Daniels regressed the following year, which notably saw him rush for -1 yard on opening day against Boston. However, he ran for 824 yards on 173 carries with two touchdowns while catching 42 passes for 696 yards with six touchdowns. The following year, he ran for 884 yards on 219 carries for five touchdowns while also catching 36 passes for 568 yards with seven touchdowns. In the All-Star Game that year that was targeted for play in January 1965, Daniels served as a key voice in a boycott called by him and other fellow black players from playing the game in New Orleans due to discrimination, such as being refused service by a number of New Orleans hotels and businesses. The game was successfully moved to Houston. Daniels ran for 801 yards on 204 carries in 1966 while scoring ten total touchdowns in his final All-Star selected year; in back-to-back weeks (October 30, November 6), he scored three touchdowns each. Daniels ran for 575 yards on 130 carries with four touchdowns before he broke his leg in the November 23 game against the Kansas City Chiefs. He missed the rest of the season, which saw the Raiders go all the way to Super Bowl II. Daniels played sparingly in the 1968 season with the San Francisco 49ers, running for just 37 yards on 12 carries. He caught two passes for 23 yards in what became his final season.

==Post-playing career==
Daniels had spent his off-seasons teaching high school students in Oakland, CA at Skyline High School. Daniels bought his first Liquor Store in 1967. He soon became a member of the California State Packing Store and Tavern Owners Association (CAL-PAC). He later became president of the organization during a conflict with Huey Newton and the Black Panthers. Conversations with Newton eventually led to a CAL-PAC scholarship program for high school students in the Bay Area.

==Legacy==
Daniels retired as the all-time leading rusher in the American Football League with 5,138 yards. He was selected to the All-Time All-AFL Team. He was the all-time leading rusher for the Raiders until he was passed by Mark van Eeghen over a decade after his retirement. Only two players have passed Daniels since then in Marcus Allen and Josh Jacobs.

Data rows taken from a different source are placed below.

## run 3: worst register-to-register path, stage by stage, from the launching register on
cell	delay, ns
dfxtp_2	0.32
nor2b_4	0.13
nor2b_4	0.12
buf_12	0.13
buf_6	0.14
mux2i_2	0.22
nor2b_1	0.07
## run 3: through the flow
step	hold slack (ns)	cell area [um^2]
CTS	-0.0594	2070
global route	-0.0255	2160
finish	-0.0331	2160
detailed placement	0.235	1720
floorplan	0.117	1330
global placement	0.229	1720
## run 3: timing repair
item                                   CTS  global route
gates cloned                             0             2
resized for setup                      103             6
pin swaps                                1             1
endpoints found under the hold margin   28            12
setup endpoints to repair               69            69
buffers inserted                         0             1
$ cat config.mk
export PLATFORM = sky130hd
export DESIGN_NAME = cm_update_fuser
export DESIGN_NICKNAME = d
export VERILOG_FILES = /design/src/rtl/cmf_pkg.sv /design/src/rtl/cmf_merge_rule.sv /design/src/rtl/cmf_hold_stage.sv /design/src/rtl/cmf_queue.sv /design/src/rtl/cm_update_fuser.sv
export SDC_FILE = /design/constraint.sdc
export NUM_CORES = 1
export LEC_CHECK = 0
export BUFFER_PORTS_ARGS = -buffer_cell sky130_fd_sc_hd__buf_2
export CORE_ASPECT_RATIO = 2
export CORE_UTILIZATION = 50
export CTS_CLUSTER_DIAMETER = 40
export DETAILED_ROUTE_END_ITERATION = 8
export GPL_ROUTABILITY_DRIVEN = 0
export GPL_TIMING_DRIVEN = 1
export PLACE_DENSITY = 0.74
export REMOVE_ABC_BUFFERS = 1
export SLEW_MARGIN = 20
export SYNTH_ARGS = -nofsm -noshare
export SYNTH_HDL_FRONTEND = slang
export SYNTH_SLANG_ARGS = --single-unit
$ cat constraint.sdc
create_clock -name clk -period 10.2 [get_ports clk]
set_input_delay 2.04 -clock clk [delete_from_list [all_inputs] [get_ports clk]]
set_output_delay 2.04 -clock clk [all_outputs]
set_load 0.005 [all_outputs]
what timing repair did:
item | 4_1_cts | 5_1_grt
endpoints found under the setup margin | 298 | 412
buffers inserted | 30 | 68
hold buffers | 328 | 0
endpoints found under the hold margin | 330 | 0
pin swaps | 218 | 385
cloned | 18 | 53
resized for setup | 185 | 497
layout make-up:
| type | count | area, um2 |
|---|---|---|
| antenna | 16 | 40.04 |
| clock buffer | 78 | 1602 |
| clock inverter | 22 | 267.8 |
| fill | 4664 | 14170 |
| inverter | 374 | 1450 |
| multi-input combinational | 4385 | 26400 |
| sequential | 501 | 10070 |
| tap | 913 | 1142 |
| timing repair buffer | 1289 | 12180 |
<file path="config.mk">
export PLATFORM = sky130hd
export DESIGN_NAME = oe_pin_ctrl
export DESIGN_NICKNAME = d
export VERILOG_FILES = /design/src/rtl/oe_pin_pkg.sv /design/src/rtl/oe_sync.sv /design/src/rtl/oe_role_decode.sv /design/src/rtl/oe_out_gate.sv /design/src/rtl/oe_pin_ctrl.sv
export SDC_FILE = /design/constraint.sdc
export NUM_CORES = 1
export LEC_CHECK = 0
export ABC_AREA = 1
export BUFFER_PORTS_ARGS = -buffer_cell sky130_fd_sc_hd__buf_2
export CAP_MARGIN = 25
export CORE_AREA = 2 2 39 41
export DETAILED_ROUTE_END_ITERATION = 16
export DIE_AREA = 0 0 41 43
export PLACE_DENSITY = 0.73
export SYNTH_ARGS = -nofsm -noshare
export SYNTH_HDL_FRONTEND = slang
export SYNTH_SLANG_ARGS = --single-unit
</file>
<file path="constraint.sdc">
create_clock -name clk -period 1.9 [get_ports clk]
set_clock_uncertainty 0.15 [all_clocks]
set_input_delay 0.19 -clock clk [delete_from_list [all_inputs] [get_ports clk]]
set_output_delay 0.19 -clock clk [all_outputs]
set_load 0.05 [all_outputs]
</file>
$ cat config.mk
export PLATFORM = sky130hd
export DESIGN_NAME = da_biquad_serial
export DESIGN_NICKNAME = d
export VERILOG_FILES = /design/src/rtl/dab_pkg.sv /design/src/rtl/dab_coef_rom.sv /design/src/rtl/dab_bit_delay.sv /design/src/rtl/dab_accum.sv /design/src/rtl/dab_serializer.sv /design/src/rtl/da_biquad_serial.sv
export SDC_FILE = /design/constraint.sdc
export NUM_CORES = 1
export LEC_CHECK = 0
export CORE_AREA = 8 8 97 77
export CTS_CLUSTER_DIAMETER = 60
export DETAILED_ROUTE_END_ITERATION = 6
export DIE_AREA = 0 0 105 85
export GPL_ROUTABILITY_DRIVEN = 0
export PLACE_DENSITY = 0.81
export SETUP_SLACK_MARGIN = 0.3
export SYNTH_ARGS = -nofsm -noshare
export SYNTH_HDL_FRONTEND = slang
export SYNTH_SLANG_ARGS = --single-unit
$ cat constraint.sdc
create_clock -name clk -period 5.55 [get_ports clk]
set_clock_uncertainty 0.05 [all_clocks]
set_input_delay 0.8325 -clock clk [delete_from_list [all_inputs] [get_ports clk]]
set_output_delay 0.8325 -clock clk [all_outputs]
set_load 0.05 [all_outputs]
$ cat src/rtl/dab_pkg.sv
package dab_pkg;
  // Sum of the coefficients selected by sel, rounded to table resolution and saturated.
  function automatic longint tbl_entry(int unsigned sel, longint c0, longint c1, longint c2,
                                       longint c3, longint c4, int kf, int tf, int r);
    longint s;
    longint v;
    longint lim;
    int sh;
    s = 0;
    if (sel[0]) s += c0;
    if (sel[1]) s += c1;
    if (sel[2]) s += c2;
    if (sel[3]) s += c3;
    if (sel[4]) s += c4;
    sh = kf - tf;
    if (sh > 0) v = (s + (longint'(1) <<< (sh - 1))) >>> sh;
    else        v = s <<< (-sh);
    lim = longint'(1) <<< (r - 1);
    if (v > lim - 1) v = lim - 1;
    if (v < -lim)    v = -lim;
    return v;
  endfunction
endpackage

$ cat src/rtl/dab_coef_rom.sv
module dab_coef_rom #(
  parameter int R         = 14,
  parameter int COEF_FRAC = 16,
  parameter int C0 = 0,
  parameter int C1 = 0,
  parameter int C2 = 0,
  parameter int C3 = 0,
  parameter int C4 = 0
) (
  input  logic [4:0]          addr,
  output logic signed [R-1:0] term
);
  import dab_pkg::*;
  localparam int TBL_FRAC = R - 3;
  localparam int ENTRIES  = 32;

  logic signed [R-1:0] rom [ENTRIES];

  for (genvar g = 0; g < ENTRIES; g++) begin : g_entry
    localparam longint VAL = tbl_entry(g, C0, C1, C2, C3, C4, COEF_FRAC, TBL_FRAC, R);
    assign rom[g] = VAL[R-1:0];
  end

  assign term = rom[addr];
endmodule

$ cat src/rtl/dab_bit_delay.sv
module dab_bit_delay #(
  parameter int W = 12
) (
  input  logic clk,
  input  logic rst,
  input  logic din,
  output logic dout
);
  logic [W-1:0] sr_q;

  always_ff @(posedge clk) begin
    if (rst) sr_q <= '0;
    else     sr_q <= {din, sr_q[W-1:1]};
  end

  assign dout = sr_q[0];
endmodule

$ cat src/rtl/dab_accum.sv
module dab_accum #(
  parameter int W = 12,
  parameter int R = 14,
  localparam int H  = R + 2,
  localparam int PW = H + W
) (
  input  logic                clk,
  input  logic                rst,
  input  logic                start,
  input  logic                neg,
  input  logic signed [R-1:0] term,
  output logic [PW-1:0]       p
);
  logic [PW-1:0]      acc_q;
  logic signed [H-1:0] hi;
  logic signed [H:0]   base;
  logic signed [H:0]   addend;
  logic signed [H:0]   total;

  assign hi = acc_q[PW-1 -: H];

  always_comb begin
    base   = start ? '0 : {hi[H-1], hi};
    addend = {{3{term[R-1]}}, term};
    if (neg) addend = -addend;
    total  = base + addend;
  end

  always_ff @(posedge clk) begin
    if (rst) acc_q <= '0;
    else     acc_q <= {total[H:1], total[0], acc_q[W-1:1]};
  end

  assign p = acc_q;

  // the partial sum never reaches the guard bits
  p_no_overflow_r3: assert property (@(posedge clk) disable iff (rst)
    (hi[H-1] == hi[H-2]) && (hi[H-2] == hi[H-3]));
endmodule

$ cat src/rtl/dab_serializer.sv
module dab_serializer #(
  parameter int W       = 12,
  parameter int PW      = 28,
  parameter int OUT_LSB = 11
) (
  input  logic          clk,
  input  logic          rst,
  input  logic          load,
  input  logic [PW-1:0] p,
  output logic          ser
);
  logic [W-1:0] word;
  logic [W-1:0] sr_q;
  logic         unused_p;

  assign word     = p[OUT_LSB +: W];
  assign unused_p = ^p;
  assign ser      = load ? word[0] : sr_q[0];

  always_ff @(posedge clk) begin
    if (rst)       sr_q <= '0;
    else if (load) sr_q <= {1'b0, word[W-1:1]};
    else           sr_q <= {1'b0, sr_q[W-1:1]};
  end
endmodule

$ cat src/rtl/da_biquad_serial.sv
module da_biquad_serial #(
  parameter int W         = 12,
  parameter int R         = 14,
  parameter int COEF_FRAC = 16,
  parameter int OUT_LSB   = R - 3,
  parameter int B0 = 19661,
  parameter int B1 = 13107,
  parameter int B2 = 6554,
  parameter int A1 = 39322,
  parameter int A2 = -19661
) (
  input  logic clk,
  input  logic rst,
  input  logic frm_start,
  input  logic x_ser,
  output logic y_ser
);
  localparam int CW = $clog2(W + 1);
  localparam int PW = R + 2 + W;

  logic [CW-1:0]       cnt_q;
  logic [CW-1:0]       pos;
  logic                sign_pos;
  logic                seen_q;
  logic                x1, x2, y2;
  logic [4:0]          addr;
  logic signed [R-1:0] term;
  logic [PW-1:0]       p;

  assign pos      = frm_start ? '0 : cnt_q;
  assign sign_pos = (pos == CW'(W - 1));

  always_ff @(posedge clk) begin
    if (rst) begin
      cnt_q  <= '0;
      seen_q <= 1'b0;
    end else begin
      cnt_q  <= (pos == CW'(W)) ? pos : pos + 1'b1;
      seen_q <= seen_q | frm_start;
    end
  end

  dab_bit_delay #(.W(W)) u_dx1 (.clk(clk), .rst(rst), .din(x_ser), .dout(x1));
  dab_bit_delay #(.W(W)) u_dx2 (.clk(clk), .rst(rst), .din(x1),    .dout(x2));
  dab_bit_delay #(.W(W)) u_dy2 (.clk(clk), .rst(rst), .din(y_ser), .dout(y2));

  assign addr = {y2, y_ser, x2, x1, x_ser};

  dab_coef_rom #(.R(R), .COEF_FRAC(COEF_FRAC),
                 .C0(B0), .C1(B1), .C2(B2), .C3(A1), .C4(A2)) u_rom (
    .addr(addr), .term(term));

  dab_accum #(.W(W), .R(R)) u_acc (
    .clk(clk), .rst(rst), .start(frm_start), .neg(sign_pos), .term(term), .p(p));

  dab_serializer #(.W(W), .PW(PW), .OUT_LSB(OUT_LSB)) u_ser (
    .clk(clk), .rst(rst), .load(frm_start), .p(p), .ser(y_ser));

  // after the first word, start pulses come exactly every W clocks
  p_frame_period_r1: assert property (@(posedge clk) disable iff (rst)
    (seen_q && frm_start) |-> (cnt_q == CW'(W)));
  p_frame_gap_r1: assert property (@(posedge clk) disable iff (rst)
    (seen_q && cnt_q == CW'(W)) |-> frm_start);
  // the all-zero address contributes nothing
  p_table_zero_r4: assert property (@(posedge clk) disable iff (rst)
    (addr == 5'd0) |-> (term == '0));
  // output is quiet right after reset
  p_quiet_after_reset_r7: assert property (@(posedge clk) disable iff (rst)
    $past(rst) |-> !y_ser);
endmodule

==> run_results.csv <==
group,metric,value,unit
status,outcome,"completed",
setup_path,worst-r2r-setup-slack,980,ps
route,routed_wirelength,6900,um
sta,period_minus_slack,4810,ps
place,portBuffers,4,
setup_path,worstPathMaxFanout,10,
power,p_total,1040,uW
sta,worstMarginPinSlew,659,ps
sta,drv_slew,0,
setup_path,r2r_start,"u_dx2.sr_q[0]",
route,num_vias,2724,
logic_synthesis,synth_area,3600,sq um
final_layout,drive_gt1_frac,0.0737,
route,viasPerCell,5.58,
power,pwr-share-seq,0.488,
sta,finalHoldViolations,0,
setup_path,crit_type,"input pin to register",
power,p_leak,0.00168,uW
die,rows,25,
logic_synthesis,yosysSeqAreaShare,0.378,
logic_synthesis,ys_async_sr_fraction,0,
logic_synthesis,synth_edf_count,0,
die,die_x,105,um
sta,fmax,208,MHz
sta,finalSetupViolCount,0,
final_layout,final_nets,434,
route,dr_wl_met2,3080,um
cts,post-cts-setup-buffers,0,
final_layout,syn2layout_area_growth,7.68,%
power,p_sw_frac,0.271,
grt,track_usage,0.162,
cts,cts_buffer_depth,2,
route,avgRoutedWirePerCell,14.1,um
route,drt-met1-wl,3390,um
route,first_iter_violations,148,
route,dr_wl_met3,339,um
sta,relSlewSlack,0.557,
die,dieArea,8930,sq um
die,start_util,0.599,
setup_path,crit_path_end,"u_acc.p[26]",
route,highest_layer,"met4",
grt,grt_max_degree,69,
cts,cts_buffers,9,
cts,ctsHoldBuffers,0,
sta,fin_hold_ws,387,ps
hold_path,hp-class,"register to register",
route,drc,0,
place,pre_cts_ws,413,ps
logic_synthesis,synth_nets,436,
power,power_frac_clock,0.406,
power,power_density,268,nW/um^2
cts,cts_num_sinks,68,
final_layout,antennaDiodeCount,0,
logic_synthesis,synth_cell_types,53,
logic_synthesis,ys.flop_type,"dfxtp_1",
setup_path,critPathArrivalTime,4980,ps
sta,timing.setup.tns,0,ps
route,drtPass1Iterations,4,
power,switching_power,281,uW
sta,final.setup.worst_slack,739,ps
grt,overflow,0,
sta,rsz0062_at_grt,"no",
cts,insertion_delay,350,ps
place,place_hpwl,4670,um
setup_path,r2r-end,"u_acc.p[26]",
setup_path,required,5720,ps
grt,grt_antenna_before_repair,0,
setup_path,crit_path_end_kind,"register",
die,die_h,85,um
power,p_comb_frac,0.107,
route,drtAntennaViolNets,0,
sta,timing.final.crit_share,0.867,
final_layout,final_util,0.645,
power,peakVddDrop,0.000151,V
setup_path,cp-start-kind,"input pin",
logic_synthesis,yosys_warnings,0,
logic_synthesis,synth-seq-cells,68,
setup_path,worstRegToRegCells,15,
setup_path,startpoint,"x_ser",
logic_synthesis,avgSynthCellArea,8.91,sq um
cts,root_buffer,"clkbuf_8",
cts,cts_tree,"built",
cts,cts_resized,0,
grt,grt_first_pass_wirelength,11900,um
run,cap_violations,0,
die,core,6010,sq um
die,ios,5,
cts,clk_pin_slew,80,ps
power,internal-power,757,uW
logic_synthesis,synthCells,404,
cts,htree_levels,3,
grt,first_global_vias,2530,
==> critical path, stage by stage <==
cell and delay, ps:
clkdlybuf4s50_1 580, inv_1 160, ha_1 460, mux2i_1 180, mux2i_1 90, a211o_1 360
ha_1 230, nor2b_1 180, a31o_2 300, o21ai_0 260, ha_1 360, a21o_1 190
a21o_1 170, a32oi_1 250, o211ai_1 170, xnor2_1 170, nor2_1 50
==> power by group through the flow <==
stage	logic, uW	registers [uW]	clock network [uW]
global route	124	507	451
global placement	105	517	0
finish	111	506	421
detailed placement	108	518	0
CTS	110	506	429
floorplan	86.6	516	0
==> cells in the mapped netlist, types with 7 or more instances <==
master,number,area (sq um)
ha_1,27,338
inv_1,14,52.6
a21oi_1,17,85.1
o21ai_0,22,110
nor2b_1,58,363
nand3_1,10,50.1
nor2_1,39,146
dfxtp_1,68,1360
a21o_1,8,60.1
mux2i_1,15,150
nand2_1,19,71.3
xnor2_1,12,105
clkbuf_1,14,52.6
xor2_1,7,61.3
==> kinds of logic (layout without fill, tap and decap cells) <==
group | after synthesis | count (layout) | synth area share
xor gates and xnor gates | 20 | 20 | 0.0507
DFF | 68 | 68 | 0.378
adders and majority gates | 30 | 30 | 0.105
muxes | 19 | 19 | 0.0584
buffers and inverters | 37 | 40 | 0.0417
and+or+nand+nor | 153 | 153 | 0.221
AOI/OAI and AO/OA | 77 | 77 | 0.145
==> flip-flops by register name (all words and copies together) (netlist names) <==
signal,count
u_acc.p,17
u_dx2.sr_q,12
cnt_q,4
u_ser.sr_q,11
u_dx1.sr_q,12
u_dy2.sr_q,12
==> layout make-up <==
class                           count  area [sq um]
Clock buffer                        9           124
Clock inverter                      7          80.1
Inverter                           17          63.8
Fill cell                         503          2130
Timing Repair Buffer                7          57.6
Tap cell                           81           101
Sequential cell                    68          1360
Multi-Input combinational cell    299          2090
==> worst min-delay path by stage <==
stage	startpoint	end	slack [ps]	depth (start not counted)
6_report	u_dy2.sr_q[7]	u_dy2.sr_q[6]	390	1
5_1_grt	u_dy2.sr_q[8]	u_dy2.sr_q[7]	400	1
4_1_cts	u_dy2.sr_q[7]	u_dy2.sr_q[6]	390	1
3_5_place_dp	u_dx1.sr_q[2]	u_dx1.sr_q[1]	370	1
3_3_place_gp	u_dy2.sr_q[6]	u_dy2.sr_q[5]	370	1
2_1_floorplan	u_dx1.sr_q[1]	u_dx1.sr_q[0]	360	1
==> placed cells by master (no fill, tap or decap), types with 9 or more instances in the layout <==
cell type and count:
nor2_1 39, dfxtp_1 68, nand3_1 10, inv_1 14
nor2b_1 58, ha_1 27, nand2_1 19, o21ai_0 22
mux2i_1 15, xnor2_1 12, a21oi_1 17, clkbuf_8 9
==> metrics by stage <==
stage	area, sq um	instances
2_1_floorplan	3600	404
3_3_place_gp	3670	472
3_5_place_dp	3670	472
4_1_cts	3880	488
5_1_grt	3880	488
6_report	3880	488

Daniels was voted into the Prairie View A&M University Sports Hall of Fame in 1989 and the California Black Athletic Hall of Fame in 1993. He was inducted into the Texas Football Hall of Fame in 1999. Ron Wolf called Daniels “without doubt, the best halfback in the American Football League during his time...The thing that made Clem so good was his overall athletic ability. He ran a 4.6-40 in full gear, which was amazing for a guy his size.